The US-manufactured directional fragmentation mines exploded in rapid succession, like a series of sideways-pointing cluster bombs going off one after another.

The carnage was instant. At that close range, the dozen or so men that remained standing were decimated. Lisa had never seen so many die so quickly. It was exhilarating.

The pressure-blast from the explosion had shattered all of the windows of the vehicles. Fragments of molten-hot metal shot through and ripped apart the limbs of everyone in the kill zone. The interior of the second car was now visible, and that was all Lisa needed.

She moved the crosshairs of her rifle over to the backseat of the second car and found her target: the wife. While she looked dead, Lisa needed to be sure. She pulled the trigger, reloaded, and fired again.

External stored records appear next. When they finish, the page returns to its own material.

===== config.mk =====
export PLATFORM = sky130hd
export DESIGN_NAME = integer_to_ascii_radix
export DESIGN_NICKNAME = d
export VERILOG_FILES = /design/src/rtl/itoa_pkg.sv /design/src/rtl/itoa_ram.sv /design/src/rtl/itoa_front.sv /design/src/rtl/itoa_fifo.sv /design/src/rtl/itoa_back.sv /design/src/rtl/integer_to_ascii_radix.sv
export SDC_FILE = /design/constraint.sdc
export NUM_CORES = 1
export LEC_CHECK = 0
export ABC_CLOCK_PERIOD_IN_PS = 7200
export BUFFER_PORTS_ARGS = -buffer_cell sky130_fd_sc_hd__buf_4
export CAP_MARGIN = 10
export CELL_PAD_IN_SITES_DETAIL_PLACEMENT = 0
export CELL_PAD_IN_SITES_GLOBAL_PLACEMENT = 1
export CORE_ASPECT_RATIO = 0.6
export CORE_MARGIN = 2
export CORE_UTILIZATION = 55
export DETAILED_ROUTE_END_ITERATION = 7
export GPL_ROUTABILITY_DRIVEN = 0
export PLACE_DENSITY = 0.83
export SLEW_MARGIN = 10
export SYNTH_ARGS = -nofsm -noshare
export SYNTH_HDL_FRONTEND = slang
export SYNTH_SLANG_ARGS = --single-unit

===== constraint.sdc =====
create_clock -name i_clk -period 7.2 [get_ports i_clk]
set_input_delay 0.72 -clock i_clk [delete_from_list [all_inputs] [get_ports i_clk]]
set_output_delay 0.72 -clock i_clk [all_outputs]
set_load 0.02 [all_outputs]

===== src/rtl/itoa_pkg.sv =====
package itoa_pkg;

    // Default value width, and depth of the job queue between front and back
    localparam int VALUE_WIDTH_DEF = 64;
    localparam int QUEUE_DEPTH_DEF = 2;

    localparam logic [5:0] RADIX_MIN = 6'd2;
    localparam logic [5:0] RADIX_MAX = 6'd36;
    localparam logic [5:0] RADIX_DEC = 6'd10;
    localparam logic [5:0] DIGIT_MAX = 6'd9;

    localparam logic [6:0] ASCII_ZERO  = 7'h30;
    localparam logic [6:0] ASCII_A     = 7'h61;
    localparam logic [6:0] ASCII_MINUS = 7'h2d;
    // Digit ten maps onto 'a'
    localparam logic [6:0] LETTER_BASE = ASCII_A - 7'd10;

    // Classification of one number, handed from front to back through the queue
    typedef struct packed {
        logic [5:0] radix;
        logic       minus;
        logic       zero;
    } t_job_ctrl;

    // Back-end status, watched at the top level
    typedef struct packed {
        logic idle;
        logic dividing;
    } t_back_stat;

    function automatic logic [6:0] f_ascii(input logic [5:0] digit);
        logic [6:0] wide;
        wide = {1'b0, digit};
        if (digit > DIGIT_MAX) begin
            return wide + LETTER_BASE;
        end
        return wide + ASCII_ZERO;
    endfunction

endpackage


===== src/rtl/itoa_ram.sv =====
module itoa_ram #(
    parameter int WIDTH = 6,
    parameter int DEPTH = 64
) (
    input  logic                     i_clk,
    input  logic                     i_wr_en,
    input  logic [$clog2(DEPTH)-1:0] i_wr_addr,
    input  logic [WIDTH-1:0]         i_wr_data,
    input  logic                     i_rd_en,
    input  logic [$clog2(DEPTH)-1:0] i_rd_addr,
    output logic [WIDTH-1:0]         o_rd_data
);

    logic [WIDTH-1:0] r_mem [DEPTH];
    logic [WIDTH-1:0] r_rd_data;

    always_ff @(posedge i_clk) begin
        if (i_wr_en) begin
            r_mem[i_wr_addr] <= i_wr_data;
        end
        if (i_rd_en) begin
            r_rd_data <= r_mem[i_rd_addr];
        end
    end

    assign o_rd_data = r_rd_data;

endmodule


===== src/rtl/itoa_front.sv =====
module itoa_front #(
    parameter int VALUE_WIDTH = itoa_pkg::VALUE_WIDTH_DEF
) (
    input  logic                          i_valid,
    output logic                          o_stall,
    input  logic signed [VALUE_WIDTH-1:0] i_value,
    input  logic [5:0]                    i_radix,
    input  logic                          i_full,
    output logic                          o_push,
    output itoa_pkg::t_job_ctrl           o_ctrl,
    output logic [VALUE_WIDTH-1:0]        o_mag
);
    import itoa_pkg::*;

    logic [VALUE_WIDTH-1:0] bits;
    logic [5:0]             radix;
    logic                   minus;

    assign bits = i_value;

    always_comb begin
        if (i_radix < RADIX_MIN) begin
            radix = RADIX_MIN;
        end else if (i_radix > RADIX_MAX) begin
            radix = RADIX_MAX;
        end else begin
            radix = i_radix;
        end
    end

    // Negative numbers carry a sign only in base ten
    assign minus = (radix == RADIX_DEC) && bits[VALUE_WIDTH-1];

    assign o_mag        = minus ? (~bits + 1'b1) : bits;
    assign o_ctrl.radix = radix;
    assign o_ctrl.minus = minus;
    assign o_ctrl.zero  = (bits == '0);

    assign o_stall = i_full;
    assign o_push  = i_valid && !i_full;

endmodule


===== src/rtl/itoa_fifo.sv =====
module itoa_fifo #(
    parameter int WIDTH = 72,
    parameter int DEPTH = itoa_pkg::QUEUE_DEPTH_DEF
) (
    input  logic             i_clk,
    input  logic             i_rst_n,
    input  logic             i_push,
    input  logic [WIDTH-1:0] i_data,
    output logic             o_full,
    output logic             o_rd_valid,
    output logic [WIDTH-1:0] o_rd_data,
    input  logic             i_pop
);

    localparam int PW = (DEPTH > 1) ? $clog2(DEPTH) : 1;
    localparam int LW = $clog2(DEPTH + 1);

    logic [WIDTH-1:0] r_mem [DEPTH];
    logic [PW-1:0]    r_wr_ptr, n_wr_ptr;
    logic [PW-1:0]    r_rd_ptr, n_rd_ptr;
    logic [LW-1:0]    r_level, n_level;
    logic             push_ok;
    logic             pop_ok;

    assign push_ok = i_push && !o_full;
    assign pop_ok  = i_pop && o_rd_valid;

    always_comb begin
        n_wr_ptr = r_wr_ptr;
        n_rd_ptr = r_rd_ptr;
        n_level  = r_level;
        if (push_ok) begin
            n_wr_ptr = (r_wr_ptr == PW'(DEPTH - 1)) ? '0 : r_wr_ptr + 1'b1;
        end
        if (pop_ok) begin
            n_rd_ptr = (r_rd_ptr == PW'(DEPTH - 1)) ? '0 : r_rd_ptr + 1'b1;
        end
        if (push_ok && !pop_ok) begin
            n_level = r_level + 1'b1;
        end else if (pop_ok && !push_ok) begin
            n_level = r_level - 1'b1;
        end
    end

    always_ff @(posedge i_clk) begin
        if (!i_rst_n) begin
            r_wr_ptr <= '0;
            r_rd_ptr <= '0;
            r_level  <= '0;
        end else begin
            r_wr_ptr <= n_wr_ptr;
            r_rd_ptr <= n_rd_ptr;
            r_level  <= n_level;
        end
    end

    always_ff @(posedge i_clk) begin
        if (push_ok) begin
            r_mem[r_wr_ptr] <= i_data;
        end
    end

    assign o_full     = (r_level == LW'(DEPTH));
    assign o_rd_valid = (r_level != '0);
    assign o_rd_data  = r_mem[r_rd_ptr];

endmodule


===== src/rtl/itoa_back.sv =====
module itoa_back #(
    parameter int VALUE_WIDTH = itoa_pkg::VALUE_WIDTH_DEF
) (
    input  logic                   i_clk,
    input  logic                   i_rst_n,
    input  logic                   i_job_valid,
    input  itoa_pkg::t_job_ctrl    i_job_ctrl,
    input  logic [VALUE_WIDTH-1:0] i_job_mag,
    output logic                   o_job_pop,
    output logic                   o_valid,
    input  logic                   i_stall,
    output logic [6:0]             o_character,
    output logic                   o_last,
    output itoa_pkg::t_back_stat   o_stat
);
    import itoa_pkg::*;

    localparam int BW = (VALUE_WIDTH > 1) ? $clog2(VALUE_WIDTH) : 1;
    localparam int AW = (VALUE_WIDTH > 1) ? $clog2(VALUE_WIDTH) : 1;
    localparam int CW = $clog2(VALUE_WIDTH + 1);

    localparam logic [2:0] S_IDLE = 3'd0;
    localparam logic [2:0] S_DIV  = 3'd1;
    localparam logic [2:0] S_SIGN = 3'd2;
    localparam logic [2:0] S_READ = 3'd3;
    localparam logic [2:0] S_LOAD = 3'd4;
    localparam logic [2:0] S_ZERO = 3'd5;

    logic [2:0]             r_state, n_state;
    logic [VALUE_WIDTH-1:0] r_quo, n_quo;
    logic [5:0]             r_rem, n_rem;
    logic [5:0]             r_radix, n_radix;
    logic                   r_minus, n_minus;
    logic [BW-1:0]          r_bit, n_bit;
    logic [CW-1:0]          r_count, n_count;
    logic                   r_out_valid, n_out_valid;
    logic [6:0]             r_out_char, n_out_char;
    logic                   r_out_last, n_out_last;

    logic [6:0]             rem_sh;
    logic                   ge;
    logic [5:0]             rem_nx;
    logic [VALUE_WIDTH-1:0] quo_nx;
    logic                   last_bit;
    logic                   out_free;
    logic                   out_load;
    logic [CW-1:0]          count_dec;
    logic                   wr_en;
    logic                   rd_en;
    logic [5:0]             rd_data;

    // One restoring step of the division by the radix
    assign rem_sh   = {r_rem, r_quo[VALUE_WIDTH-1]};
    assign ge       = rem_sh >= {1'b0, r_radix};
    assign rem_nx   = ge ? 6'(rem_sh - {1'b0, r_radix}) : rem_sh[5:0];
    assign quo_nx   = {r_quo[VALUE_WIDTH-2:0], ge};
    assign last_bit = (r_bit == BW'(VALUE_WIDTH - 1));

    assign out_free  = !r_out_valid || !i_stall;
    assign count_dec = r_count - 1'b1;

    itoa_ram #(
        .WIDTH(6),
        .DEPTH(VALUE_WIDTH)
    ) u_store (
        .i_clk    (i_clk),
        .i_wr_en  (wr_en),
        .i_wr_addr(r_count[AW-1:0]),
        .i_wr_data(rem_nx),
        .i_rd_en  (rd_en),
        .i_rd_addr(count_dec[AW-1:0]),
        .o_rd_data(rd_data)
    );

    always_comb begin
        n_state    = r_state;
        n_quo      = r_quo;
        n_rem      = r_rem;
        n_radix    = r_radix;
        n_minus    = r_minus;
        n_bit      = r_bit;
        n_count    = r_count;
        n_out_char = r_out_char;
        n_out_last = r_out_last;
        out_load   = 1'b0;
        wr_en      = 1'b0;
        rd_en      = 1'b0;
        o_job_pop  = 1'b0;
        case (r_state)
            S_IDLE: begin
                if (i_job_valid) begin
                    o_job_pop = 1'b1;
                    n_quo     = i_job_mag;
                    n_radix   = i_job_ctrl.radix;
                    n_minus   = i_job_ctrl.minus;
                    n_rem     = '0;
                    n_bit     = '0;
                    n_count   = '0;
                    n_state   = i_job_ctrl.zero ? S_ZERO : S_DIV;
                end
            end
            S_DIV: begin
                n_quo = quo_nx;
                n_rem = rem_nx;
                n_bit = r_bit + 1'b1;
                if (last_bit) begin
                    // store the remainder as the next digit, then restart
                    wr_en   = 1'b1;
                    n_count = r_count + 1'b1;
                    n_rem   = '0;
                    n_bit   = '0;
                    if (quo_nx == '0) begin
                        n_state = r_minus ? S_SIGN : S_READ;
                    end
                end
            end
            S_SIGN: begin
                if (out_free) begin
                    out_load   = 1'b1;
                    n_out_char = ASCII_MINUS;
                    n_out_last = 1'b0;
                    n_state    = S_READ;
                end
            end
            S_READ: begin
                rd_en   = 1'b1;
                n_count = count_dec;
                n_state = S_LOAD;
            end
            S_LOAD: begin
                if (out_free) begin
                    out_load   = 1'b1;
                    n_out_char = f_ascii(rd_data);
                    n_out_last = (r_count == '0);
                    n_state    = (r_count == '0) ? S_IDLE : S_READ;
                end
            end
            S_ZERO: begin
                if (out_free) begin
                    out_load   = 1'b1;
                    n_out_char = ASCII_ZERO;
                    n_out_last = 1'b1;
                    n_state    = S_IDLE;
                end
            end
            default: begin
                n_state = S_IDLE;
            end
        endcase
        n_out_valid = out_load || (r_out_valid && i_stall);
    end

    always_ff @(posedge i_clk) begin
        if (!i_rst_n) begin
            r_state     <= S_IDLE;
            r_bit       <= '0;
            r_count     <= '0;
            r_minus     <= 1'b0;
            r_out_valid <= 1'b0;
        end else begin
            r_state     <= n_state;
            r_bit       <= n_bit;
            r_count     <= n_count;
            r_minus     <= n_minus;
            r_out_valid <= n_out_valid;
        end
    end

    always_ff @(posedge i_clk) begin
        r_quo      <= n_quo;
        r_rem      <= n_rem;
        r_radix    <= n_radix;
        r_out_char <= n_out_char;
        r_out_last <= n_out_last;
    end

    assign o_valid         = r_out_valid;
    assign o_character     = r_out_char;
    assign o_last          = r_out_last;
    assign o_stat.idle     = (r_state == S_IDLE);
    assign o_stat.dividing = (r_state == S_DIV);

endmodule


===== src/rtl/integer_to_ascii_radix.sv =====
// Integer to text in a radix from 2 to 36.
// Input channel (i_valid / o_stall): one transaction carries a signed value of
// VALUE_WIDTH bits and a radix; a radix outside 2..36 is clamped into range.
// Output channel (o_valid / i_stall): one transaction per ASCII character,
// most significant digit first, o_last high on the final one. Digits above
// nine are lower-case letters, zero gives "0", and only base ten shows a '-'
// for negative values; other bases read the bits as unsigned.
// A front stage classifies each number and pushes it into a two-entry queue,
// so new numbers are taken while the back end is still busy.
// The back end divides by the radix one quotient bit per cycle and keeps the
// digits in a small RAM; each character is then read from the RAM and loaded
// into the output register, after the '-' if there is one.
// A stalled output holds its character; the back end waits and the queue
// fills, after which o_stall rises. Reset is synchronous: it empties the queue,
// drops any number in progress and clears o_valid.
module integer_to_ascii_radix #(
    parameter int VALUE_WIDTH = itoa_pkg::VALUE_WIDTH_DEF,
    parameter int QUEUE_DEPTH = itoa_pkg::QUEUE_DEPTH_DEF
) (
    input  logic                          i_clk,
    input  logic                          i_rst_n,
    input  logic                          i_valid,
    output logic                          o_stall,
    input  logic signed [VALUE_WIDTH-1:0] i_value,
    input  logic [5:0]                    i_radix,
    output logic                          o_valid,
    input  logic                          i_stall,
    output logic [6:0]                    o_character,
    output logic                          o_last
);
    import itoa_pkg::*;

    localparam int JOB_WIDTH = $bits(t_job_ctrl) + VALUE_WIDTH;

    logic                   push;
    logic                   full;
    t_job_ctrl              front_ctrl;
    logic [VALUE_WIDTH-1:0] front_mag;
    logic                   job_valid;
    logic [JOB_WIDTH-1:0]   job_data;
    logic                   job_pop;
    t_job_ctrl              job_ctrl;
    logic [VALUE_WIDTH-1:0] job_mag;
    t_back_stat             back_stat;

    // Classify: clamp the radix, detect zero, take the magnitude in base ten
    itoa_front #(
        .VALUE_WIDTH(VALUE_WIDTH)
    ) u_front (
        .i_valid(i_valid),
        .o_stall(o_stall),
        .i_value(i_value),
        .i_radix(i_radix),
        .i_full (full),
        .o_push (push),
        .o_ctrl (front_ctrl),
        .o_mag  (front_mag)
    );

    // Decouple acceptance from the slow conversion
    itoa_fifo #(
        .WIDTH(JOB_WIDTH),
        .DEPTH(QUEUE_DEPTH)
    ) u_queue (
        .i_clk     (i_clk),
        .i_rst_n   (i_rst_n),
        .i_push    (push),
        .i_data    ({front_ctrl, front_mag}),
        .o_full    (full),
        .o_rd_valid(job_valid),
        .o_rd_data (job_data),
        .i_pop     (job_pop)
    );

    assign job_ctrl = job_data[JOB_WIDTH-1:VALUE_WIDTH];
    assign job_mag  = job_data[VALUE_WIDTH-1:0];

    // Divide, store digits, then play them out in reverse
    itoa_back #(
        .VALUE_WIDTH(VALUE_WIDTH)
    ) u_back (
        .i_clk      (i_clk),
        .i_rst_n    (i_rst_n),
        .i_job_valid(job_valid),
        .i_job_ctrl (job_ctrl),
        .i_job_mag  (job_mag),
        .o_job_pop  (job_pop),
        .o_valid    (o_valid),
        .i_stall    (i_stall),
        .o_character(o_character),
        .o_last     (o_last),
        .o_stat     (back_stat)
    );

    // No character is loaded while a division is under way
    a_no_load_in_div: assert property (@(posedge i_clk) disable iff (!i_rst_n)
        $rose(o_valid) |-> !$past(back_stat.dividing))
        else $error("character loaded during division");

    // A number reaching an empty queue and idle back end is picked up at once
    a_pickup: assert property (@(posedge i_clk) disable iff (!i_rst_n)
        (push && !job_valid && back_stat.idle) |-> ##2 !back_stat.idle)
        else $error("queued number not picked up");

    // The sign never closes a number's text
    a_minus_not_last: assert property (@(posedge i_clk) disable iff (!i_rst_n)
        (o_valid && o_last) |-> (o_character != ASCII_MINUS))
        else $error("minus sign flagged as last character");

endmodule


Word-level counts from Yosys, hierarchy flattened
Memories as Yosys holds them, arrays and structs flattened. A register that Yosys moved wholly into a read port is not among the register bits. Cells that the tools add are included.

Muxes and demuxes: 54. Add/subtract/negate cells: 11. Reduce and logical (&&, ||, !) cells: 29. Eq/ne operators: 14. Order comparisons: 4. Bitwise gates (word level): 1.

Operators by type and width (count): 64-bit logical NOT (2); 64-bit 2-to-1 mux (2); 64-bit case mux with 2 select lines (1); 64-bit by 1-bit adder with 64-bit output, second input constant (1); 64-bit inverter (1); 7-bit 2-to-1 mux (7); 7-bit case mux with 3 select lines (2); 6-bit 2-to-1 mux (6); 6-bit case mux with 2 select lines (2); 1-bit 2-to-1 mux (22); 3-bit 2-to-1 mux (7); 3-bit case mux with 6 select lines (1); 2-bit by 1-bit inequality test with 1-bit output, second input constant (6); 6-bit by 6-bit adder with 7-bit output, second input constant (1); 6-bit by 7-bit adder with 7-bit output, second input constant (1); 7-bit by 1-bit adder with 7-bit output, second input constant (1); 7-bit by 6-bit >= comparator with 1-bit output (1); 1-bit logical AND (7); 7-bit logical NOT (1); 7-bit by 1-bit subtractor with 7-bit output, second input constant (1); 6-bit by 1-bit adder with 6-bit output, second input constant (1); 3-bit by 2-bit equality test with 1-bit output, second input constant (2); 3-bit equality test, second input constant (2); 6-bit by 4-bit equality test with 1-bit output, second input constant (1); 22 further kinds (34).

Register bits after elaboration: 106. Memories: 2. Logic and storage cells: 128. Bits in writable memories: 528. Output and inout bits: 10.

Memories: u_back.u_store.r_mem (words 64, width 6, rd ports 1, clocked after memory_dff 1, wr ports 1, RTL line itoa_ram.sv:14) `logic [WIDTH-1:0] r_mem [DEPTH];`; u_queue.r_mem (words 2, width 72, rd ports 1, clocked after memory_dff 1, wr ports 1, RTL line itoa_fifo.sv:18) `logic [WIDTH-1:0] r_mem [DEPTH];`.

Depth between registers and ports, before layout
Gate-level depths: netlist (run 1).

Depth after elaboration: 8. Gate-level depth with buffers: 14. Gate-level depth less buffers: 10.

By module
From an unflattened synthesis (run 1), not the netlist that was laid out.

Cells, all modules: 1784. Area, all modules: 27656.5 um2.

By module, submodules not included: itoa_ram (times used 1, area each 15285.9 um2, cells each 720); itoa_fifo (times used 1, area each 5455.2 um2, cells each 249); itoa_back (times used 1, area each 5263.8 um2, cells each 568); itoa_front (times used 1, area each 1651.6 um2, cells each 247).

Worst setup path after synthesis (run 1)
Ideal clock, no wire load.

Kind: flip-flop to flip-flop. Start: register u_back.r_rem[1]. End: memory u_back.u_store.r_mem[0][5] (data pin). Required time: 6.472 ns. Setup time: 0.728 ns. Path buffers: 0. Cell stages (with the launch flop): 7. Clock period less this slack: 4.926 ns. Data arrival time: 4.198 ns. Path slack: 2.274 ns. Cell sequence: edfxtp_1 > ha_1 > a21oi_1 > a21oi_1 > a2111oi_0 > nor4b_1 > a211oi_1.

Word-level cells in the longest chain between the ends: 2. Elaborated cells on any way between the ends: 3. Classes of those cells: add/sub (1); order compare (1); mux (1).

Ends and longest elaborated chain: from (decl) (RTL line itoa_back.sv:31) `logic [5:0] r_rem, n_rem;`; from (signal assigned) (RTL line itoa_back.sv:171) `r_rem <= n_rem;`; 6-bit subtractor or 7-bit by 6-bit >= comparator with 1-bit output (tied branches) (RTL line itoa_back.sv:55, itoa_back.sv:54); 6-bit 2-to-1 mux (*) (RTL line itoa_back.sv:55) `assign rem_nx = ge ? 6'(rem_sh - {1'b0, r_radix}) : rem_sh[5:0];`; net u_back.rem_nx[5] (RTL line itoa_back.sv:42) `logic [5:0] rem_nx;`; to (decl) (RTL line itoa_ram.sv:14).

Mark *: on every way through the listed nets, which the timed path passes. The rest lies on a longest branch.

Final worst setup path (run 1)
Start: register u_back.r_count[0]. End: register u_back.u_store.r_rd_data[5], in the netlist u_back.u_store.o_rd_data[5] (read register of u_back.u_store.r_mem) (data pin).

Word-level cells in the longest chain between the ends: 1.

Ends and longest elaborated chain: from (decl) (RTL line itoa_back.sv:35) `logic [CW-1:0] r_count, n_count;`; from (signal assigned) (RTL line itoa_back.sv:163) `r_count <= n_count;`; 7-bit by 1-bit subtractor with 7-bit output (RTL line itoa_back.sv:60) `assign count_dec = r_count - 1'b1;`; to (decl) (RTL line itoa_ram.sv:15) `logic [WIDTH-1:0] r_rd_data;`.

No other way between the ends. A chain may end at the register's enable or synchronous reset.

==> results of run 1 <==
==> final cells by class <==
class	count	area share, %
well taps	640	2.65
flip-flops and latches	641	63.1
clock buffers	66	4.91
repair buffers	104	2.59
clock inverters	36	1.19
multi-input cells	940	25.2
inverters	31	0.386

She then jumped up from her prone position and lifted up the Zero MMX electric dirt bike. Designed for use by American Special Forces, the bike gave her fifty-eight horsepower of near-silent propulsion, and enough stability to race down the mountainous desert terrain. She made sure that the body bag was attached to the rear and wouldn’t drag on the ground, then flipped the on switch, twisted the handle, and accelerated downward, toward the bloody street below.

She rode standing, careful to keep her balance as the bike raced and bounced over sand and stone. She hoped that she had tied the body bag on tight enough the night before so that the corpse wouldn’t fall off.

Fifteen seconds later, Lisa sped up to the second car and looked inside, confirming that all of the passengers were indeed dead. Satisfied, she looked down the darkening road, towards the gate. A second Iranian troop transport van, followed by a police vehicle with flashing lights, was now racing her way. She retrieved the H&K MP-5 from the side holster mounted to the bike and flipped the safety switch to the symbol with three red bullets. She took careful aim at the front windshield of the incoming vehicle.

It was a far shot for such a weapon. It was unlikely that she would be able to hit anyone from this distance. But her goal wasn’t to kill, it was to ensure that they followed her. It was getting darker out. They would see the muzzle flash. With any luck, a round or two would hit the truck. She didn’t want to get to the water without being noticed.

Lisa pulled the trigger. On full auto mode, the MP-5 emptied thirty rounds in the direction of the truck in three bursts. The weapon rattled, but had little recoil. Lisa could just make out the windshield cracking as one of her rounds hit its target. She dropped the weapon onto the sweltering pavement and rolled the accelerator of the bike. She sped down a sandy road, heading to the beach.

Almost there. Multiple sirens in the distance.

She glanced back. The truck turned off the main highway and onto the dirt road to follow her, but Lisa had already built up a sizeable lead. She was several hundred yards ahead when she skidded the dirt bike to a stop, careful not to fall off with the weight of the dead American body behind her. She pulled the pin on the incendiary device that was attached to the underside of her seat and hopped off, letting the bike fall on its side. She unzipped her ghillie suit and let it drop to the ground, her metamorphosis almost complete.

The bike began smoldering. Then thick black smoke erupted from intense blue flames as the incendiary charge went off. As the security truck raced up to the scene, the dead body became engulfed in flame, artificially intensified by chemical accelerants. The fire was supposed to confuse the Iranians into thinking that he had died trying to escape, and not several days ago as he actually had. Whether it worked or not wasn’t important. It was enough to implicate the United States.